Exercise brief >> Give the data again exactly, from its opening line through the line in which "export SDC_FILE = /design/constraint.sdc" appears.

Records provided >>
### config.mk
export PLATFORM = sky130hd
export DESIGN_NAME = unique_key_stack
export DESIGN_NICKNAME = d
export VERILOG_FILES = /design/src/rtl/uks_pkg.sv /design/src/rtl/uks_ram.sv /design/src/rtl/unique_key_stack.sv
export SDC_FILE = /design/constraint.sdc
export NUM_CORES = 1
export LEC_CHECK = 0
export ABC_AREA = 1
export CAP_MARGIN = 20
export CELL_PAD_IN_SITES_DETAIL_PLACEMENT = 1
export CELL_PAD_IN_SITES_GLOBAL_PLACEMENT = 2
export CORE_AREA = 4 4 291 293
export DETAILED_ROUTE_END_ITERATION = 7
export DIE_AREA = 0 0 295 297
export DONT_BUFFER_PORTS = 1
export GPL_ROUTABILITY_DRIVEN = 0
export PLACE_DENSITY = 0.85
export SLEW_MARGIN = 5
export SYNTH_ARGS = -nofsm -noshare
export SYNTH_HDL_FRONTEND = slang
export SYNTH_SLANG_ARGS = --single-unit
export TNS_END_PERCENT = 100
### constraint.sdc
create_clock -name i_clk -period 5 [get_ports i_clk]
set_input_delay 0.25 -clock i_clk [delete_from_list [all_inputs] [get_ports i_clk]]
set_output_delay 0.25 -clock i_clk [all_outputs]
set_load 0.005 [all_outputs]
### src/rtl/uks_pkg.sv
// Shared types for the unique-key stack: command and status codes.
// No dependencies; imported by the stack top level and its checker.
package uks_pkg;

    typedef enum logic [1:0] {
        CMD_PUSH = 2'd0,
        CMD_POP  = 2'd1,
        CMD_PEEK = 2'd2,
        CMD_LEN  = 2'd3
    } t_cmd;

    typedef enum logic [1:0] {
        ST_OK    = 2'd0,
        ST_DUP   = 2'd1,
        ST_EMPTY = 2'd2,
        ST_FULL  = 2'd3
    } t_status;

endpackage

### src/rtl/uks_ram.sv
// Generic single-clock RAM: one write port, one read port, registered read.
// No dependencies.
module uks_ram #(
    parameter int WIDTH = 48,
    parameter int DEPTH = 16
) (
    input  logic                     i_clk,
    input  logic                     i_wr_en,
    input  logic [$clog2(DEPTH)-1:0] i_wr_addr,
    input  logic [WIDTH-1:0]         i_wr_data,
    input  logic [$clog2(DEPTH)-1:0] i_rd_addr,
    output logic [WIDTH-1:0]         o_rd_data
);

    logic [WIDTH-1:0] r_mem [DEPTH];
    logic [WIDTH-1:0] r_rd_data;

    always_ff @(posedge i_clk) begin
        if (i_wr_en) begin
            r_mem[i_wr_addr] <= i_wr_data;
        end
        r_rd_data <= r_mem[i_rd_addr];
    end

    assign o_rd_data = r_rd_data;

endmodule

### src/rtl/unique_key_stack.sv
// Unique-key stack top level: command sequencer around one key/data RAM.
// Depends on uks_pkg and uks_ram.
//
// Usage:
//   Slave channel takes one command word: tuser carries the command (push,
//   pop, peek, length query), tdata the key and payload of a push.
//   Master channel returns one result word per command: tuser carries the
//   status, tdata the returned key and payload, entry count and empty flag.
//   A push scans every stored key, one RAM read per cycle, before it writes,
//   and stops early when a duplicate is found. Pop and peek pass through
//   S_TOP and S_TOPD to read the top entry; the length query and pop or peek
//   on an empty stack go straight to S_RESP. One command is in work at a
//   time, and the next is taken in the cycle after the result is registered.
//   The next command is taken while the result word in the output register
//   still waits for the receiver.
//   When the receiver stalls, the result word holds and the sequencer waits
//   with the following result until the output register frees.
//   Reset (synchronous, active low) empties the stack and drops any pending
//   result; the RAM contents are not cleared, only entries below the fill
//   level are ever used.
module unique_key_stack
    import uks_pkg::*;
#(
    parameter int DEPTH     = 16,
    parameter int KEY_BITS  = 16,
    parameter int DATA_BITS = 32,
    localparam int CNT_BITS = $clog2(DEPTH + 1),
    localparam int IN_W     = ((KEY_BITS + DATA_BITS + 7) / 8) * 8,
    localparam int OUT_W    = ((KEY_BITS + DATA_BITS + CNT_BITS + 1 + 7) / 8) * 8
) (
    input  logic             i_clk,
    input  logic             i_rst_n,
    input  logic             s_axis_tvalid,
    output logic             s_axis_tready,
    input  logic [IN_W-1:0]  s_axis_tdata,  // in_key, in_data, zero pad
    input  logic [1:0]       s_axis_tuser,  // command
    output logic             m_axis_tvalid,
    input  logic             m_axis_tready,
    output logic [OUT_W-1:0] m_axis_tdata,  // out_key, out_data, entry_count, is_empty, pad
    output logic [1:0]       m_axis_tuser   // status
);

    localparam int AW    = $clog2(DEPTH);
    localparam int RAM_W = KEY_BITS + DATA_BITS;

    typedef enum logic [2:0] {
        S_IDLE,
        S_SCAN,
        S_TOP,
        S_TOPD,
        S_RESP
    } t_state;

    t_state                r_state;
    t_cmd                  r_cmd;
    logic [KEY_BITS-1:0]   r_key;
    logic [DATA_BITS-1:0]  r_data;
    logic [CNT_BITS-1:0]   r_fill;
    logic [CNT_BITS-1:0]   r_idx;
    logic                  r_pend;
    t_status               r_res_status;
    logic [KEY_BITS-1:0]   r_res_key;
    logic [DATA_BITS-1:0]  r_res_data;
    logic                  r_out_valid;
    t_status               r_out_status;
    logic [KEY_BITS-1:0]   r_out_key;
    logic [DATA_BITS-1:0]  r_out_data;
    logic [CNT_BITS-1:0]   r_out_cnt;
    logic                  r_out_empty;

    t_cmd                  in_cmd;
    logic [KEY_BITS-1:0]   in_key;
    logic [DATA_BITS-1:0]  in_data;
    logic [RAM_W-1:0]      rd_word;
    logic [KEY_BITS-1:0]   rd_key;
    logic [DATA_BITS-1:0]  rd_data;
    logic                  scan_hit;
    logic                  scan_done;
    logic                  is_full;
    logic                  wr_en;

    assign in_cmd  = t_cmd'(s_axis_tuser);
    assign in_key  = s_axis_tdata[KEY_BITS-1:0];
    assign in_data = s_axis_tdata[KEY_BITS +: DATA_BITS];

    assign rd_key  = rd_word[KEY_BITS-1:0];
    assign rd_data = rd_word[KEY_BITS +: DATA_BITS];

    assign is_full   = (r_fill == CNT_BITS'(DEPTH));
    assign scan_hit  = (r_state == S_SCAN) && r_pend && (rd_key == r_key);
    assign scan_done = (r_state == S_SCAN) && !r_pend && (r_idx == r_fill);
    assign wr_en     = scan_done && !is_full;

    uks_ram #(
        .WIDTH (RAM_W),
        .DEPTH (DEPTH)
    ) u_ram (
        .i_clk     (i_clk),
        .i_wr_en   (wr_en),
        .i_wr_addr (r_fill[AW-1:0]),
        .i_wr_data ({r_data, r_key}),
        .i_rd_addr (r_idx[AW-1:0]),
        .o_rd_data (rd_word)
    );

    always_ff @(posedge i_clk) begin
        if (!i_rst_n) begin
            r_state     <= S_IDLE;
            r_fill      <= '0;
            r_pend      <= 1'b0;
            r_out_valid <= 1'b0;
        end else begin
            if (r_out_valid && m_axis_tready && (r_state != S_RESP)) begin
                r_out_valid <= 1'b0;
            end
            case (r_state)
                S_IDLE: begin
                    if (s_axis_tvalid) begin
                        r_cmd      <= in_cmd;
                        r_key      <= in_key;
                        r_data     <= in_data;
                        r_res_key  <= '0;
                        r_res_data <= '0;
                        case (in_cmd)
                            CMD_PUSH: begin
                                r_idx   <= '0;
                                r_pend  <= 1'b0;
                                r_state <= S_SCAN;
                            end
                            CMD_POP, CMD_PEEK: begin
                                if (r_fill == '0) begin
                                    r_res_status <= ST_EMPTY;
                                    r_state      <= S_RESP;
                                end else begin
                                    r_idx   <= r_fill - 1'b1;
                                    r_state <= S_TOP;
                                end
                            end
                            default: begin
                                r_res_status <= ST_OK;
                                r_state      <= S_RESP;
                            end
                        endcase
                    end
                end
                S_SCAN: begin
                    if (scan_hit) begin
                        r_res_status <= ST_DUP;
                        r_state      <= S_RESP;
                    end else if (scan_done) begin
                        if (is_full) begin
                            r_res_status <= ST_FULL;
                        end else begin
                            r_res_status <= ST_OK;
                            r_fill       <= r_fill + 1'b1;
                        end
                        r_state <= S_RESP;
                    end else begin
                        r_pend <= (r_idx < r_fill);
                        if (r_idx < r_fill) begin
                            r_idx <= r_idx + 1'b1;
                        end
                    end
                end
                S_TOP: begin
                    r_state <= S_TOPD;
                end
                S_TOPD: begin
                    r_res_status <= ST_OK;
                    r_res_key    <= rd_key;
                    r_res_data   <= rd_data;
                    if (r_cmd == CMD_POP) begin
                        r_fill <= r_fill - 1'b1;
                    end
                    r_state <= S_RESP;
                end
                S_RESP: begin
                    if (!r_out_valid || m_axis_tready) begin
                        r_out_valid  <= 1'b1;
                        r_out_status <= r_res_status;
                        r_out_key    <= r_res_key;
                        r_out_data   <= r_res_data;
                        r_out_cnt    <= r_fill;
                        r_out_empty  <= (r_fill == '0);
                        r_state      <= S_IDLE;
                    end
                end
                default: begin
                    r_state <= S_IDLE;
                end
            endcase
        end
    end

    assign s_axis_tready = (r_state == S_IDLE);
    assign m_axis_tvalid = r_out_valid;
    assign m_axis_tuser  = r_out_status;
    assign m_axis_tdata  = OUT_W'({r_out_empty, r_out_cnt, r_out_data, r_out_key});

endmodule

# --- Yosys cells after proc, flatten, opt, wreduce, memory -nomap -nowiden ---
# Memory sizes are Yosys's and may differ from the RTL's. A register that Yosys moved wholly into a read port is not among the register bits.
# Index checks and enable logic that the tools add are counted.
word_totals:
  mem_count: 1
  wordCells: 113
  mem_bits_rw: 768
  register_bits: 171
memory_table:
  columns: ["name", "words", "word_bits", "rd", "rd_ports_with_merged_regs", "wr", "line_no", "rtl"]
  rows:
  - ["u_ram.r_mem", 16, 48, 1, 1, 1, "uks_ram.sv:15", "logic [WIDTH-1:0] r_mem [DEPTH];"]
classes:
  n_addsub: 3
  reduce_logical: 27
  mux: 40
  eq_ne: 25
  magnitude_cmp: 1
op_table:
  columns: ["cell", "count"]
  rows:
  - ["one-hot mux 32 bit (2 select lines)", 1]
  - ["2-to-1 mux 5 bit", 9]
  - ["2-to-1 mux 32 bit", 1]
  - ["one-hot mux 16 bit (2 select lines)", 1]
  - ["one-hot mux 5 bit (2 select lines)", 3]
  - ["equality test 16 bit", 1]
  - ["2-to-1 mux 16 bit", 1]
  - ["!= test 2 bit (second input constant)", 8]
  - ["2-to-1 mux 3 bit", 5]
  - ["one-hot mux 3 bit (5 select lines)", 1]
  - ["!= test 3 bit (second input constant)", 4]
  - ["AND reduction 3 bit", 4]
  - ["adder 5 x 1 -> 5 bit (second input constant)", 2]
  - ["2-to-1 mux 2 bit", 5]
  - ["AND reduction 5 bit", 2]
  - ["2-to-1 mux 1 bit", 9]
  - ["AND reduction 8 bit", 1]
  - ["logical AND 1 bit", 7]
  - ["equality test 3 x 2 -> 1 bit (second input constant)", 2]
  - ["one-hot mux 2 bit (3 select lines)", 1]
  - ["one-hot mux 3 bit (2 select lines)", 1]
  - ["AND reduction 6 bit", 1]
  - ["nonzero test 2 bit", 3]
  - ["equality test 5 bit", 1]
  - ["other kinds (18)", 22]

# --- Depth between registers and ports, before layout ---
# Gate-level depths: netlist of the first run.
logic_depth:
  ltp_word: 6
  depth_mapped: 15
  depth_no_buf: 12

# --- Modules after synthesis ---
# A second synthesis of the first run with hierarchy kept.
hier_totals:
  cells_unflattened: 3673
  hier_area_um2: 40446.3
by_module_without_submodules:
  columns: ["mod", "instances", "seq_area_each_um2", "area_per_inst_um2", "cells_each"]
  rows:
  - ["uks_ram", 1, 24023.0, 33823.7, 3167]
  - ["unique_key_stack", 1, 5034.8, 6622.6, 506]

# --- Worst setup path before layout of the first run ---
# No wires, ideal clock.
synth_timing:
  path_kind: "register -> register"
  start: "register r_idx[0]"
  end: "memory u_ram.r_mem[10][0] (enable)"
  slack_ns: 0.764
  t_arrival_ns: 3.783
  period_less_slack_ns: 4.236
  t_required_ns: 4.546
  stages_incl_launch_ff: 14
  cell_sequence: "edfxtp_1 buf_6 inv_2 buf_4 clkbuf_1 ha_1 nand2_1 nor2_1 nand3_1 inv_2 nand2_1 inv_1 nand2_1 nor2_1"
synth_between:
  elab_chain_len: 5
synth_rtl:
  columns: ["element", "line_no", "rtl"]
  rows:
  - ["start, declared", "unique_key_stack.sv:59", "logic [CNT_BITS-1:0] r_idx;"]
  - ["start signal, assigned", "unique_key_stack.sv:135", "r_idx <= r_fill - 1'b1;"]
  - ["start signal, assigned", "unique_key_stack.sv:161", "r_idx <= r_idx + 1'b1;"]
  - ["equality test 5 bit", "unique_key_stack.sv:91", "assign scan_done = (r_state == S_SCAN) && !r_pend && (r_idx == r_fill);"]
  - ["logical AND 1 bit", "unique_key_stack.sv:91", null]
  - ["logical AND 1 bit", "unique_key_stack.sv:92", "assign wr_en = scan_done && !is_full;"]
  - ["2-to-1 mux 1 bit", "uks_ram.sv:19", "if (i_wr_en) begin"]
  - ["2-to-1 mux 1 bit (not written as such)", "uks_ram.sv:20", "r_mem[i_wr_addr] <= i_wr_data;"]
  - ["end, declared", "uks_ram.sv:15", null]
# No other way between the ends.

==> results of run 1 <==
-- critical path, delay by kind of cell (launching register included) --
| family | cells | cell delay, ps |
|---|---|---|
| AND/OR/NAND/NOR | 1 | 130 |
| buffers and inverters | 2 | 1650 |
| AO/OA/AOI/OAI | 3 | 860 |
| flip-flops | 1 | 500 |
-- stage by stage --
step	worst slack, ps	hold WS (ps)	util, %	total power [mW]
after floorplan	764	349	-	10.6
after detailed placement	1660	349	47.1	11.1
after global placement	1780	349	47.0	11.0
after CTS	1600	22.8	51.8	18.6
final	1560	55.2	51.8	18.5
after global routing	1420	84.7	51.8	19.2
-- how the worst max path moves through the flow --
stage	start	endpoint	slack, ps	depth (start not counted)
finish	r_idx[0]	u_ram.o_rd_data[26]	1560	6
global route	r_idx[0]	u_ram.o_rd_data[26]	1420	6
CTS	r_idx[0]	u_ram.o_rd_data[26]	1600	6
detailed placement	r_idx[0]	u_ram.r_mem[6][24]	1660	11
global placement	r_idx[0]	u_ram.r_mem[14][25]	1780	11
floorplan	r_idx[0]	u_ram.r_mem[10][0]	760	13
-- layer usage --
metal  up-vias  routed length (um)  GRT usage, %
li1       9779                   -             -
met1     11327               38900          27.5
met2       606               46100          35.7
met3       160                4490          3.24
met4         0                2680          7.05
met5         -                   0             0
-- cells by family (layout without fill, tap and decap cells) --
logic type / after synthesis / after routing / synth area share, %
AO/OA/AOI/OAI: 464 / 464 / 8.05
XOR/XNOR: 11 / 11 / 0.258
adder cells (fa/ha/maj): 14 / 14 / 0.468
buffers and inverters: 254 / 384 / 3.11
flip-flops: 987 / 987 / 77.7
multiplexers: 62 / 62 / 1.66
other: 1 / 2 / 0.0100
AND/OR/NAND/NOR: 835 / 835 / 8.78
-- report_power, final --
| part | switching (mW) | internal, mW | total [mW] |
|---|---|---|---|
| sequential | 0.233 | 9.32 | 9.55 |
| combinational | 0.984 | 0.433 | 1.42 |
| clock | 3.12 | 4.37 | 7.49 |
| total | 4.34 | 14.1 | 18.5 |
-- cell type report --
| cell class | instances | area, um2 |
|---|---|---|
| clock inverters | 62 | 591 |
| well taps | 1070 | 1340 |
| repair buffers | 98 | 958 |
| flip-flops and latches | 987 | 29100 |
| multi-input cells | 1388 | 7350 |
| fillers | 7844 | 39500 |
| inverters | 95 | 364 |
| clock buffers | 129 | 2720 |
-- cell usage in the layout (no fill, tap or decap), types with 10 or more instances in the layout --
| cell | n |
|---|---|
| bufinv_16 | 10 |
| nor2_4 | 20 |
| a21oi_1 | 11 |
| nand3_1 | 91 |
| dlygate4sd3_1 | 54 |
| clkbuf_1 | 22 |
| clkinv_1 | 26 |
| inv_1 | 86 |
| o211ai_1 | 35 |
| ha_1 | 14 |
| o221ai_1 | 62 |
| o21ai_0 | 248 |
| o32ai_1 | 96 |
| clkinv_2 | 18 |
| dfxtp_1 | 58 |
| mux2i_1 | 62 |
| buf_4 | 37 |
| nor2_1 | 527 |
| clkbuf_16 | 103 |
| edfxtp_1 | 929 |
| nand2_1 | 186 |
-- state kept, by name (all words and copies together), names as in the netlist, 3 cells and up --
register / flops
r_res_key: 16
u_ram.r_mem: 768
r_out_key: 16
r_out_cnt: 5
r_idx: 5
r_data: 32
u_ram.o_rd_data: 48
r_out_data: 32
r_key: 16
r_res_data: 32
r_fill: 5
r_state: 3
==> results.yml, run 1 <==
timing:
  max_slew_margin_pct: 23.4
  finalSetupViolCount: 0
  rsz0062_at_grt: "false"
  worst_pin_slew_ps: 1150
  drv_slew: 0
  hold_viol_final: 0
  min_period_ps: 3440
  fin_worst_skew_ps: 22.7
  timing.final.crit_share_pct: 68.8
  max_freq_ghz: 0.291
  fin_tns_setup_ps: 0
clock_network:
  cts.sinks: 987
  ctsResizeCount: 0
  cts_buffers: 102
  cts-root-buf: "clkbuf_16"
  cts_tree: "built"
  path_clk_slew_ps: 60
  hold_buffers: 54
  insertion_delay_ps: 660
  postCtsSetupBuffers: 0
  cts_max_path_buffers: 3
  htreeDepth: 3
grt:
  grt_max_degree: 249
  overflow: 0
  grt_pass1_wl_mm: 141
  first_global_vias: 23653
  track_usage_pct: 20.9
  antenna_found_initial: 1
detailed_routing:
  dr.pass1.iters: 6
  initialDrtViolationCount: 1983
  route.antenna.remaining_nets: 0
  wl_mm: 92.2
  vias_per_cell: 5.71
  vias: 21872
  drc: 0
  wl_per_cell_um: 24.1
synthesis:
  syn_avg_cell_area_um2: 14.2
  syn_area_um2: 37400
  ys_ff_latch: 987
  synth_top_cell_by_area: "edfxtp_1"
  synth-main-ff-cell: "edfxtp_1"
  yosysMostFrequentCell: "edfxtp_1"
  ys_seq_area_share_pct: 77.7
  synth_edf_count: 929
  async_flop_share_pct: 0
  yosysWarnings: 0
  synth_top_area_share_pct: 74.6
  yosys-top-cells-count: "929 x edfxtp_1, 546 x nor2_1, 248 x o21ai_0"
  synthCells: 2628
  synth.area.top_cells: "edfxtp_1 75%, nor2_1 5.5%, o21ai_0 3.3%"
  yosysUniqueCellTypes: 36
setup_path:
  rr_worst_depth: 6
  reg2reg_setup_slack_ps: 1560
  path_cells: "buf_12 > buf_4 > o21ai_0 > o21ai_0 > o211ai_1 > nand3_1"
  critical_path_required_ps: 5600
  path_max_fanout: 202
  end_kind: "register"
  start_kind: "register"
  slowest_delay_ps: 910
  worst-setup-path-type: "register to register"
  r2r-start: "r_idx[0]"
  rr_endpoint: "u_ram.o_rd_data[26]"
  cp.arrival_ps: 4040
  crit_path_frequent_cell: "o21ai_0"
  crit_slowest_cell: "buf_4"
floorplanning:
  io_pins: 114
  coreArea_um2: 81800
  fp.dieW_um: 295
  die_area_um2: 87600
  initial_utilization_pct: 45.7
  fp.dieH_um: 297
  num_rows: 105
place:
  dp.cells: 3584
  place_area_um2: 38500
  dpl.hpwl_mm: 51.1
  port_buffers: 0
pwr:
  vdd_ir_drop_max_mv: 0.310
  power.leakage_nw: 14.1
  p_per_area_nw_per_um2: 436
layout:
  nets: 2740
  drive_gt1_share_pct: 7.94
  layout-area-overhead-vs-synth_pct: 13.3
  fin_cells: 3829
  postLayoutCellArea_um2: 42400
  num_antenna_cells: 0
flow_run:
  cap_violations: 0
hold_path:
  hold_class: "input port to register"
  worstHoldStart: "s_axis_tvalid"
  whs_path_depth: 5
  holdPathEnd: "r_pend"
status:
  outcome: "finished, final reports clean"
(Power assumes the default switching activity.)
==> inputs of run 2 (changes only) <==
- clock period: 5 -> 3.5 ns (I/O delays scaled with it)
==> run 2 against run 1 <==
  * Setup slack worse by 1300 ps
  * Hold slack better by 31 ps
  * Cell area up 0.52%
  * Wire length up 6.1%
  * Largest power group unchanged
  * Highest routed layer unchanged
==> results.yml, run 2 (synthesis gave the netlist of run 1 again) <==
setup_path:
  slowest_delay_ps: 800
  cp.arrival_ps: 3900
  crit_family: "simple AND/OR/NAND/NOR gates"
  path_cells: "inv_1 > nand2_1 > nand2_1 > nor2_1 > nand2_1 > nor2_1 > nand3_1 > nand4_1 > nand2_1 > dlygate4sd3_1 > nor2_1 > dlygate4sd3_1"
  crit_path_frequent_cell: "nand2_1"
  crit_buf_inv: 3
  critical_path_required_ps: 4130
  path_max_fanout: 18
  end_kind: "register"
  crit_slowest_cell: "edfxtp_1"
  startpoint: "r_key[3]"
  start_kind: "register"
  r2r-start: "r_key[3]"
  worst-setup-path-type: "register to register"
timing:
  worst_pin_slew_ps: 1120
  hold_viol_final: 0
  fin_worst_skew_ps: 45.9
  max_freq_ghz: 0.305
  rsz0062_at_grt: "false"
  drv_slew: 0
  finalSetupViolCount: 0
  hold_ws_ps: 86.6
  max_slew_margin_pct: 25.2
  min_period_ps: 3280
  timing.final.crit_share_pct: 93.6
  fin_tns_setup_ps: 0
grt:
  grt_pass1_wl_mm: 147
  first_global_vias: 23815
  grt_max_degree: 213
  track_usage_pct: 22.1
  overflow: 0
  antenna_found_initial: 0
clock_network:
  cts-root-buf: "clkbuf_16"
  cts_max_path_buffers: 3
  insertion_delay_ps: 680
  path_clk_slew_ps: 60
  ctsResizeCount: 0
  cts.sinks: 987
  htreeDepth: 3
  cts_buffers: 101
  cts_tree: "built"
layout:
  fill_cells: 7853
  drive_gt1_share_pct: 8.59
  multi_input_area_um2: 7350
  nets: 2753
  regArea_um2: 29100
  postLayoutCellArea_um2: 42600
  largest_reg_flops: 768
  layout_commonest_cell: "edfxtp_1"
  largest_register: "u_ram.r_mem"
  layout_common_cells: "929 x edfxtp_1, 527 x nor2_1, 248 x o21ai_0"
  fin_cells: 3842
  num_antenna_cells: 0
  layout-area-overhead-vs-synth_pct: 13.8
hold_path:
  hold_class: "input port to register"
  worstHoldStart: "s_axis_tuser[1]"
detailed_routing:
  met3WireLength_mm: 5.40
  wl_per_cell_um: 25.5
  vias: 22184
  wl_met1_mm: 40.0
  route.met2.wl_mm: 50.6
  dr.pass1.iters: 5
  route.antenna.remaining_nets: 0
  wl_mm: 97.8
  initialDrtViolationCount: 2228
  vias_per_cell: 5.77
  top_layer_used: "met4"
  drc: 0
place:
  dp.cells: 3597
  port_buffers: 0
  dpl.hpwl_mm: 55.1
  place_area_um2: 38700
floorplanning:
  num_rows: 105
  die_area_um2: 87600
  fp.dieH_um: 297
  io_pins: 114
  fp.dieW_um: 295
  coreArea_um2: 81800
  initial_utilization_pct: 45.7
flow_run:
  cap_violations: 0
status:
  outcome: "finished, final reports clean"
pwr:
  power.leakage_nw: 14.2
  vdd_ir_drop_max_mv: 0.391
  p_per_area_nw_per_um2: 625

Answer section >>
### config.mk
export PLATFORM = sky130hd
export DESIGN_NAME = unique_key_stack
export DESIGN_NICKNAME = d
export VERILOG_FILES = /design/src/rtl/uks_pkg.sv /design/src/rtl/uks_ram.sv /design/src/rtl/unique_key_stack.sv
export SDC_FILE = /design/constraint.sdc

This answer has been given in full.